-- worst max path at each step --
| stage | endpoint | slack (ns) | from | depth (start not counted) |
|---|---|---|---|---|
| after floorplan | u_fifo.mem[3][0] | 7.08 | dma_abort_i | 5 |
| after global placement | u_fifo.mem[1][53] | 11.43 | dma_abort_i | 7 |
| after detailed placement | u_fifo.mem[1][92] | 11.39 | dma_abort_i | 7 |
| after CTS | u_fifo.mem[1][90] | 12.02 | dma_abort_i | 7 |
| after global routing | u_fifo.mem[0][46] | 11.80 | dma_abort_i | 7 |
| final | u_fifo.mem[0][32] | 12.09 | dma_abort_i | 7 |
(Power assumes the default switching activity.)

####

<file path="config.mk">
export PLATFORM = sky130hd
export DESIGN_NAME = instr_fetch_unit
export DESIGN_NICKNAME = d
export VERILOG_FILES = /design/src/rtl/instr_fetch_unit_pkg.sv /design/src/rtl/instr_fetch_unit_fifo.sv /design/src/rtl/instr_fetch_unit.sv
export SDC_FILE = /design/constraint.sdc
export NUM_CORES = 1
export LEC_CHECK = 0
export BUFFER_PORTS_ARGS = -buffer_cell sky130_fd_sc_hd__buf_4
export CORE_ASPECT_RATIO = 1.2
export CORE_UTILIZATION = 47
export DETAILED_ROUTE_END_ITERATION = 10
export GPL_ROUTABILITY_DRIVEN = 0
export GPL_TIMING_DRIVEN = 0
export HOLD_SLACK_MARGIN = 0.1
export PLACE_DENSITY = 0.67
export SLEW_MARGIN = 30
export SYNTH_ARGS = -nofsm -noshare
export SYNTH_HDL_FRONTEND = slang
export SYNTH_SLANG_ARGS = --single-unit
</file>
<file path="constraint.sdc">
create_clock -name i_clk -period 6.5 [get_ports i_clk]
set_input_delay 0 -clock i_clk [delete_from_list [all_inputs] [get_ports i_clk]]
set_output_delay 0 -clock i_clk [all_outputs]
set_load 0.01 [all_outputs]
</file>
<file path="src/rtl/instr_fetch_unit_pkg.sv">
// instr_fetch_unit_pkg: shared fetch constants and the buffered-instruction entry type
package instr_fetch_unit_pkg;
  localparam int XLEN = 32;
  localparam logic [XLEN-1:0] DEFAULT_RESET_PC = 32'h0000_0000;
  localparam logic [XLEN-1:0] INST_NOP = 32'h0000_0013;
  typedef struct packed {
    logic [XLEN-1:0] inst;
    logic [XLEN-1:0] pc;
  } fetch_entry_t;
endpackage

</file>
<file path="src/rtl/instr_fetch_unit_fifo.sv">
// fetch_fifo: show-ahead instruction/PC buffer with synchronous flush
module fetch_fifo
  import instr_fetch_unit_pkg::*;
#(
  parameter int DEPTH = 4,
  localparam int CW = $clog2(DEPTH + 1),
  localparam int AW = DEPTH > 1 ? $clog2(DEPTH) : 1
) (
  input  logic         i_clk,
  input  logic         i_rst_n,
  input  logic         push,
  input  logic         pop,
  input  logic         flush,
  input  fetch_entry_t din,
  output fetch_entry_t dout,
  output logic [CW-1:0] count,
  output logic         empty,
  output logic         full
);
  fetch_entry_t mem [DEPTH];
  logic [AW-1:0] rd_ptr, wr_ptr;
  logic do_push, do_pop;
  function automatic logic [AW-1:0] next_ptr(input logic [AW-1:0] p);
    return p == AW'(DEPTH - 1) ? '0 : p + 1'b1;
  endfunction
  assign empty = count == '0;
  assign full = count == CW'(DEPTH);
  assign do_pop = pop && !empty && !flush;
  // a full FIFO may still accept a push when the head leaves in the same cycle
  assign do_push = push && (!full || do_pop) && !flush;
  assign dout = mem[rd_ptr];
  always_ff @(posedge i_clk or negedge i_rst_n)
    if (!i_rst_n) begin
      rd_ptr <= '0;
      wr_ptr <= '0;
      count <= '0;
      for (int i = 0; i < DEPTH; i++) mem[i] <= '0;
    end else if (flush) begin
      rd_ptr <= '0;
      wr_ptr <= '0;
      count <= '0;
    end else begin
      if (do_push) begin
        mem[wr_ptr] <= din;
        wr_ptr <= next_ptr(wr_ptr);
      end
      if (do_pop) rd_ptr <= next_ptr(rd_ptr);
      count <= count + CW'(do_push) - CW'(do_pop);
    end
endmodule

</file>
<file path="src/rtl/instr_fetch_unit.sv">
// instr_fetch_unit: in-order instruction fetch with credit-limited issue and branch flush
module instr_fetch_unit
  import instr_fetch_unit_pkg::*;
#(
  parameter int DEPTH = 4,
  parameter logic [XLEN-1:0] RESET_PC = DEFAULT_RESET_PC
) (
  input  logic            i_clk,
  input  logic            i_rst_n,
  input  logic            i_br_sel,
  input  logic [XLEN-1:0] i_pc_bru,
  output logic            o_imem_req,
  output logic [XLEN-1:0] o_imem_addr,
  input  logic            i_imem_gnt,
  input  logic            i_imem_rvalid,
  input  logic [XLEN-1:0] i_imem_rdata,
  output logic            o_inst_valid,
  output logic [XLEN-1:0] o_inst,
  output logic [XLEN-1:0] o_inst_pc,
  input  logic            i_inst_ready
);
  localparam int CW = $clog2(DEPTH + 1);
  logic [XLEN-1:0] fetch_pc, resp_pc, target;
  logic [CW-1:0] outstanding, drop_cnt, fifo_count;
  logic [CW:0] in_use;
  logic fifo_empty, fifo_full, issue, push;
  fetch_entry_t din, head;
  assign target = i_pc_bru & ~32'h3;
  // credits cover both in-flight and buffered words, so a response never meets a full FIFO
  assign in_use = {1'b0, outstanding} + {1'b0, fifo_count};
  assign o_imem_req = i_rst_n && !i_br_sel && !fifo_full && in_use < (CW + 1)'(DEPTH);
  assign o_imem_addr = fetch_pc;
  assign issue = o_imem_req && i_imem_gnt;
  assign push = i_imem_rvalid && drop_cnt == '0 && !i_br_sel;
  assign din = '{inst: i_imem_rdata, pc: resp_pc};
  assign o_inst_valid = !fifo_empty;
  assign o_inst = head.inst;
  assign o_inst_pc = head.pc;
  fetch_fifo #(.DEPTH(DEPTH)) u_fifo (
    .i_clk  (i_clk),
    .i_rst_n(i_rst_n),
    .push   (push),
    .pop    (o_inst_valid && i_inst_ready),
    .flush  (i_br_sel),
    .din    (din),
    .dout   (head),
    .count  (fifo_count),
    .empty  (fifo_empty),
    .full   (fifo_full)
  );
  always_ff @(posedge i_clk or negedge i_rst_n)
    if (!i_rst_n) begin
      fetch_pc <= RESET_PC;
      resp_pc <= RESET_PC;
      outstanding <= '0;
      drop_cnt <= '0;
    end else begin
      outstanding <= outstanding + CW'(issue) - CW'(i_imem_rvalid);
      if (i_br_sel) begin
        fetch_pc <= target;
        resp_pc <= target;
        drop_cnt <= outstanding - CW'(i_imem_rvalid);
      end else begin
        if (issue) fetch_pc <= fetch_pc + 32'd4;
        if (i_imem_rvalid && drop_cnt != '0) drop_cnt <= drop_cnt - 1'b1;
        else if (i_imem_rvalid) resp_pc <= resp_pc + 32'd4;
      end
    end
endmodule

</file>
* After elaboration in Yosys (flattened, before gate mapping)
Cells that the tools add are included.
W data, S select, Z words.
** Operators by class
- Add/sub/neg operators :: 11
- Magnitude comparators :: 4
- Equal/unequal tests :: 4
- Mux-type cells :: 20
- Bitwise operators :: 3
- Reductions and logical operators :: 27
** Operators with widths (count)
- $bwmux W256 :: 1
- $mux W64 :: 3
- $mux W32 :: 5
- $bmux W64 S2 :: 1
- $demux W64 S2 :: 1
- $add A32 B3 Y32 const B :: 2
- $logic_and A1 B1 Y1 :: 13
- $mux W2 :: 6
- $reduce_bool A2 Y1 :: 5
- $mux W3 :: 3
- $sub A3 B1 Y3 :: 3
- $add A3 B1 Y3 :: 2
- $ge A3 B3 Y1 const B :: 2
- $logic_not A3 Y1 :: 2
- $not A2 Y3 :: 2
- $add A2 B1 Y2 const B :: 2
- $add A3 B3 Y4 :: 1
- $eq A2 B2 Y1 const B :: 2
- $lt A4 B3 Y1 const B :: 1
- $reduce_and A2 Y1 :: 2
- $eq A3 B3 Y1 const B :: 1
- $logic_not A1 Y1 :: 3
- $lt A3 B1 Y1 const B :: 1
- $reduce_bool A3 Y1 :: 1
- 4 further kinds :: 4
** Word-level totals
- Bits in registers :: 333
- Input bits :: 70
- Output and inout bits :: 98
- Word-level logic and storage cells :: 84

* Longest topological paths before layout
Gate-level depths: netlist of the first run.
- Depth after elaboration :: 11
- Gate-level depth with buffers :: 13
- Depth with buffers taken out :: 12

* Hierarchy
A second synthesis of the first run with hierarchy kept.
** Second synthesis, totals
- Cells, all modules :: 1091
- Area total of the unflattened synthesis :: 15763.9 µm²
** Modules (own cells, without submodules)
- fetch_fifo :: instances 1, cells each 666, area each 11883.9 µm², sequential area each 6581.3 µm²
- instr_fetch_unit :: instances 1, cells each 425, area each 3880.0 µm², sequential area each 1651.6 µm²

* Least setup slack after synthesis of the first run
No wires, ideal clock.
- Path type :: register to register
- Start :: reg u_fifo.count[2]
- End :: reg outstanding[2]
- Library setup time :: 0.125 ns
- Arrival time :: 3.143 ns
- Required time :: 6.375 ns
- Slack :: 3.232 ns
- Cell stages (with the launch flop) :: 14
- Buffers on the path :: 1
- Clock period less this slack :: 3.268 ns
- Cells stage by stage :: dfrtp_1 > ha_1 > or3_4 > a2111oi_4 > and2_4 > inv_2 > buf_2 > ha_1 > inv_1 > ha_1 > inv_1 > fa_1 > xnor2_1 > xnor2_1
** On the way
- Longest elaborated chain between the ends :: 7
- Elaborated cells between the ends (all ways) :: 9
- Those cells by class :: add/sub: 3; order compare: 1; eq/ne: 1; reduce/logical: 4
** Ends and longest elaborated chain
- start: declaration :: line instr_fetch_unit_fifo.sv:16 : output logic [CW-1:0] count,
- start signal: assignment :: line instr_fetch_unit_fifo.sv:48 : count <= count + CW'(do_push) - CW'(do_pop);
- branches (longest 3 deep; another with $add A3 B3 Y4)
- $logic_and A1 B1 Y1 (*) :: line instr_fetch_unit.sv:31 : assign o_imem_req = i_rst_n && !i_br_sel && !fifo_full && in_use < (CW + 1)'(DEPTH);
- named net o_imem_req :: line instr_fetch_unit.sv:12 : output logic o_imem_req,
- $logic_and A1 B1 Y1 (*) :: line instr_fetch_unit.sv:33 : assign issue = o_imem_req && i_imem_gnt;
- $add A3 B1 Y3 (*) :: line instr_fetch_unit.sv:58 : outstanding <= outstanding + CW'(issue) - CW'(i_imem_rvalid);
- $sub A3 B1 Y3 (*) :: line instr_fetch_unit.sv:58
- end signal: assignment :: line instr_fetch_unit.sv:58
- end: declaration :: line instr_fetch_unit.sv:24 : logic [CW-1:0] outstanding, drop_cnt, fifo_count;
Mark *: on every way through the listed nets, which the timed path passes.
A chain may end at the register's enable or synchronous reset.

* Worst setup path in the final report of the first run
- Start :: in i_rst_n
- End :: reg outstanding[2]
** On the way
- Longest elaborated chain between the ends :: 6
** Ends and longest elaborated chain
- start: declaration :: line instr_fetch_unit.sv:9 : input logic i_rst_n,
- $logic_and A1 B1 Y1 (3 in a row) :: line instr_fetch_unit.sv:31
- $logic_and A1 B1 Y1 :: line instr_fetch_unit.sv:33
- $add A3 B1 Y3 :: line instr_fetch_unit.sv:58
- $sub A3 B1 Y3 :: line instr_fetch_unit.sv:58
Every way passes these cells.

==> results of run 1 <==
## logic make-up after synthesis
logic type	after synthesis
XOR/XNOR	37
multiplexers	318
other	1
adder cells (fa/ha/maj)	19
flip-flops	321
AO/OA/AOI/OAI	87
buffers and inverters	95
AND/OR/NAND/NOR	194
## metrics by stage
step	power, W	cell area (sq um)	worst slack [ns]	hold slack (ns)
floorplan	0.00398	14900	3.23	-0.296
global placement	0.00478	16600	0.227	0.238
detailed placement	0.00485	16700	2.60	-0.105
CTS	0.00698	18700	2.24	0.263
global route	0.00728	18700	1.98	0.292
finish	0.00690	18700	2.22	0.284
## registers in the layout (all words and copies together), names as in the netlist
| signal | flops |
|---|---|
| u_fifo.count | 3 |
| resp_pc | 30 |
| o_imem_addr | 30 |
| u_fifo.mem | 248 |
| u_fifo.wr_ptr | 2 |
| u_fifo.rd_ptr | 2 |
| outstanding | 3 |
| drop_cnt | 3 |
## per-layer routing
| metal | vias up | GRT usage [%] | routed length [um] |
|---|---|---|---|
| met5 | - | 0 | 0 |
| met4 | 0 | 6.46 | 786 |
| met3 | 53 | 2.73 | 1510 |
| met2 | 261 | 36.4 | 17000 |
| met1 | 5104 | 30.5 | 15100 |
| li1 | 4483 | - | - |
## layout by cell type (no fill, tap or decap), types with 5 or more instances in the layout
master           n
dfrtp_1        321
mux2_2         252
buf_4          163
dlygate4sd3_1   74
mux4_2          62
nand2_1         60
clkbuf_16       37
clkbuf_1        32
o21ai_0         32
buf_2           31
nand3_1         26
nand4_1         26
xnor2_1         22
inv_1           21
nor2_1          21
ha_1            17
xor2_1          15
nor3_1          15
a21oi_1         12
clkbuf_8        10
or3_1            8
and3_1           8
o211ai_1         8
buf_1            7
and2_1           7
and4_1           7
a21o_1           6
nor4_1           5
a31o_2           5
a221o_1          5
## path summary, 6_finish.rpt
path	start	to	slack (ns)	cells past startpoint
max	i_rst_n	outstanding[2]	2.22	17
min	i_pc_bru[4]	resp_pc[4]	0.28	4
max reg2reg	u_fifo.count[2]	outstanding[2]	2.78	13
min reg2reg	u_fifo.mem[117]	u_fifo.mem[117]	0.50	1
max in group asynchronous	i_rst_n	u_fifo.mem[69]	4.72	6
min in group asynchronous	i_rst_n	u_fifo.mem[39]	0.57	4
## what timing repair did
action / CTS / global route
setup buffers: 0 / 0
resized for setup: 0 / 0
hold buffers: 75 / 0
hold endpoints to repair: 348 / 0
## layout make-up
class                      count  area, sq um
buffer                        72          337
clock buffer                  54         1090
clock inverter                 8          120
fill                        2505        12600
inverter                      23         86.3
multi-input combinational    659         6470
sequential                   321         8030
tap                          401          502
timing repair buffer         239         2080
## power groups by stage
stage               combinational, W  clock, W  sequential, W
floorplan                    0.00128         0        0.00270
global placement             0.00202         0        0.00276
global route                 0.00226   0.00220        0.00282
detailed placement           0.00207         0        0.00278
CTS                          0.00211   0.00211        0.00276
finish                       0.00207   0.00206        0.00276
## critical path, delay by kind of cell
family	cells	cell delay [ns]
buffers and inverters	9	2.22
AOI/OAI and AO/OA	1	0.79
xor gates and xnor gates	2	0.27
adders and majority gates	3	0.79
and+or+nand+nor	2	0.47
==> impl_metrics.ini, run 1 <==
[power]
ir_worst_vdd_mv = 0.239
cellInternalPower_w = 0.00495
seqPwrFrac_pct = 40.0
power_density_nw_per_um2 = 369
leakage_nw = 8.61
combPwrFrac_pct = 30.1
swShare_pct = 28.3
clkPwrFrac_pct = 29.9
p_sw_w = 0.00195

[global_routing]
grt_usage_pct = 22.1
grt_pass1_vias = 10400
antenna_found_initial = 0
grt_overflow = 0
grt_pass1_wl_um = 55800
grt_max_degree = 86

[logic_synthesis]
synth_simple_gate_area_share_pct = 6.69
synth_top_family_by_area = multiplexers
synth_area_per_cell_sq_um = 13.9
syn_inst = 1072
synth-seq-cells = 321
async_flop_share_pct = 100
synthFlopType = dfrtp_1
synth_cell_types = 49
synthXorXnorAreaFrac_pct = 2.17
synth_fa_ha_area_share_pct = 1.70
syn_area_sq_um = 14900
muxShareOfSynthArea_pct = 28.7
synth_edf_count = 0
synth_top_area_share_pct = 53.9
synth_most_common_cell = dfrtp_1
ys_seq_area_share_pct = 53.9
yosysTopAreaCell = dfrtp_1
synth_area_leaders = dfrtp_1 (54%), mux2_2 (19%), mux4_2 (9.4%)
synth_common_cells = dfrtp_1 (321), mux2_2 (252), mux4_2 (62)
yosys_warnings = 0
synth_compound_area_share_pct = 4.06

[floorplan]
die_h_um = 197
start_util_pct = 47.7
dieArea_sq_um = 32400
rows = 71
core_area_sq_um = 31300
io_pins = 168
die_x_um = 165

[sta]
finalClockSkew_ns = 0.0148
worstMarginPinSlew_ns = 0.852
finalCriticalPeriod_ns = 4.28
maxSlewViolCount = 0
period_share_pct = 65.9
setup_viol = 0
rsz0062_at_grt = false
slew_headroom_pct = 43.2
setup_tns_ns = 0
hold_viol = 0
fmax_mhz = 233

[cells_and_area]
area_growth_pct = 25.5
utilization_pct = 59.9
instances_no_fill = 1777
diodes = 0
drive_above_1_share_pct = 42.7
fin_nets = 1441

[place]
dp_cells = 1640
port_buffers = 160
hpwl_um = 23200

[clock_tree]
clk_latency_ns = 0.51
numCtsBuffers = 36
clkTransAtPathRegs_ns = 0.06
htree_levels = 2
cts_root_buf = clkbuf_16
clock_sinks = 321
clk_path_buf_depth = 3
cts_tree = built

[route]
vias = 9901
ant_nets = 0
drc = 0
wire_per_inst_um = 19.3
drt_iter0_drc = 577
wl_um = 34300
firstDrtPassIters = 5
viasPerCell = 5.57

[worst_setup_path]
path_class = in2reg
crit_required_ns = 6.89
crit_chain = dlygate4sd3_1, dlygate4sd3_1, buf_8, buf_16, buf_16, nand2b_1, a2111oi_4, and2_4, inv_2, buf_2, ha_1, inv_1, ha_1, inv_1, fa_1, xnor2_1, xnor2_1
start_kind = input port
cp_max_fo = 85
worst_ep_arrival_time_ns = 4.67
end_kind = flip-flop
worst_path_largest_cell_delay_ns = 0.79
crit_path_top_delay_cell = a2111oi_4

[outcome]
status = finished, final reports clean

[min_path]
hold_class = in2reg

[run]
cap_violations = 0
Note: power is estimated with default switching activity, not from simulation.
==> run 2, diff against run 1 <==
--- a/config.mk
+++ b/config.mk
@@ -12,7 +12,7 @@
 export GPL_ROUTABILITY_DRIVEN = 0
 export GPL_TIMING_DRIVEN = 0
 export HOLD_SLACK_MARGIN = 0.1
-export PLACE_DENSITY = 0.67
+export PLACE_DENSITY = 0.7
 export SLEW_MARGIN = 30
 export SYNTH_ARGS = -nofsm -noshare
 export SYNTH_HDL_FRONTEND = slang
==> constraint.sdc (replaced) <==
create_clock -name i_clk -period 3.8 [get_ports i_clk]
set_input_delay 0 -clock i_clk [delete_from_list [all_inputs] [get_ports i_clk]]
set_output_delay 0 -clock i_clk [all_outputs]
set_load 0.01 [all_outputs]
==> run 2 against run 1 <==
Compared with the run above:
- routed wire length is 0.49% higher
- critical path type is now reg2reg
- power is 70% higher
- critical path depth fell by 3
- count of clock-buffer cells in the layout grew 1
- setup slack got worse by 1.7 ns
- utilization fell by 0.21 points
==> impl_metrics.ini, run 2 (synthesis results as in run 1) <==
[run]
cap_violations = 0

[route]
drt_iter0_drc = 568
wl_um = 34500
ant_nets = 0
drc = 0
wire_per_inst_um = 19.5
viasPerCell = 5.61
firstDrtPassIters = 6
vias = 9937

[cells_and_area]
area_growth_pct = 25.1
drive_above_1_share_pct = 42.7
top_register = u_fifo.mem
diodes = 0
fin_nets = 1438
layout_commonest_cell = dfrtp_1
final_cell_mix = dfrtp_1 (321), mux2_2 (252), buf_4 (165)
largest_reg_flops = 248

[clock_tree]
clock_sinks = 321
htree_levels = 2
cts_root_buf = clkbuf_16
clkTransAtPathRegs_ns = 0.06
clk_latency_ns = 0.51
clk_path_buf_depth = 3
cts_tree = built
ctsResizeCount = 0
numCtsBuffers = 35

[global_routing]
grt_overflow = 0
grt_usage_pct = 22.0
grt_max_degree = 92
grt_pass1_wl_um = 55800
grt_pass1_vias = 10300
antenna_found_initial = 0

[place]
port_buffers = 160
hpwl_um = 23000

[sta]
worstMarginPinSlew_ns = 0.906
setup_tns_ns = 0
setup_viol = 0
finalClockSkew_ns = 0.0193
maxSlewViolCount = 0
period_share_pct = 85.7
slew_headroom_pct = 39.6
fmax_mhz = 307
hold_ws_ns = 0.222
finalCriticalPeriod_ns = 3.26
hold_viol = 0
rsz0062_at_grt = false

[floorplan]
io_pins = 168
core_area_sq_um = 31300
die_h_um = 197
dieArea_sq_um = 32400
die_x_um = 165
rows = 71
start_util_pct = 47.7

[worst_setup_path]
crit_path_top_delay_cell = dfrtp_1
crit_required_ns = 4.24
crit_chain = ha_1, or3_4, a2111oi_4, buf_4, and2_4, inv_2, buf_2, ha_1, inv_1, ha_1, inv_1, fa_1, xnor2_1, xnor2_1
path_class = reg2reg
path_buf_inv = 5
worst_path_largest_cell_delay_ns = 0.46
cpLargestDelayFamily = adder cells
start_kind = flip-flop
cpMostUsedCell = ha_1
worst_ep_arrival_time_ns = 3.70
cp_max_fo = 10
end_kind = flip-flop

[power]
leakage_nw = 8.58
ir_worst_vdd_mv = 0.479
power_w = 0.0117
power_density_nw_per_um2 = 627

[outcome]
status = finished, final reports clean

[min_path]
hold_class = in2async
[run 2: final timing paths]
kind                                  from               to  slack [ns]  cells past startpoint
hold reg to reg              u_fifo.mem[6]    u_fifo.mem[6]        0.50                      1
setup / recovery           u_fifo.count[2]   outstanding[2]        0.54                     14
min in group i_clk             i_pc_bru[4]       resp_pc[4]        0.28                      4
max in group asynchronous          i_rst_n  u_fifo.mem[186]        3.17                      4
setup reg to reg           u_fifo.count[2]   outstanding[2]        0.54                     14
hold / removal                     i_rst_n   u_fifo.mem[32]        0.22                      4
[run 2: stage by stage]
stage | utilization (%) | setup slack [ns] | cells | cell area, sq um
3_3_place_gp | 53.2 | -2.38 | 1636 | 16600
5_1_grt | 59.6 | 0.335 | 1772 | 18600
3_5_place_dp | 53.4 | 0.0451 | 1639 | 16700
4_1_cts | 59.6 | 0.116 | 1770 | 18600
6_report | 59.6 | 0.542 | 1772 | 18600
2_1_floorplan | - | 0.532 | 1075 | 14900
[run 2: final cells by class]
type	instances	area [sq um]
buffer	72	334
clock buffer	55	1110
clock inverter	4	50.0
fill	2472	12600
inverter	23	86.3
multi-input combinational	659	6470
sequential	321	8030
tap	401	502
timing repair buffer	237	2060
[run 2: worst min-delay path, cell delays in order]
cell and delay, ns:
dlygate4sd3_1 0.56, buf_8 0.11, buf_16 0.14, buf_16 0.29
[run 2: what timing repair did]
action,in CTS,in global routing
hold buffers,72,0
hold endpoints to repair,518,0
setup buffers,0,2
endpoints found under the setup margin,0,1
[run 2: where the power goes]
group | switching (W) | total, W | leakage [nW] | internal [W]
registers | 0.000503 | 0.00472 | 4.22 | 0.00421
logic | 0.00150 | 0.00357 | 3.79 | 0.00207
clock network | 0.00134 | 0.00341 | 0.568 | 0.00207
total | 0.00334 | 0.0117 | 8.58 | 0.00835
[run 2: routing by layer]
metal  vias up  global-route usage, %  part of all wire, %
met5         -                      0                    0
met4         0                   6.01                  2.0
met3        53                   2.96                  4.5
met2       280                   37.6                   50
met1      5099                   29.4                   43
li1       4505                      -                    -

####

■ Task details:
Please copy, exactly and with nothing else, the lines above beginning at the line that has "dma_abort_i | 5 |" and ending with the line that has "(Power assumes the".

■ Task result:
| after floorplan | u_fifo.mem[3][0] | 7.08 | dma_abort_i | 5 |
| after global placement | u_fifo.mem[1][53] | 11.43 | dma_abort_i | 7 |
| after detailed placement | u_fifo.mem[1][92] | 11.39 | dma_abort_i | 7 |
| after CTS | u_fifo.mem[1][90] | 12.02 | dma_abort_i | 7 |
| after global routing | u_fifo.mem[0][46] | 11.80 | dma_abort_i | 7 |
| final | u_fifo.mem[0][32] | 12.09 | dma_abort_i | 7 |
(Power assumes the default switching activity.)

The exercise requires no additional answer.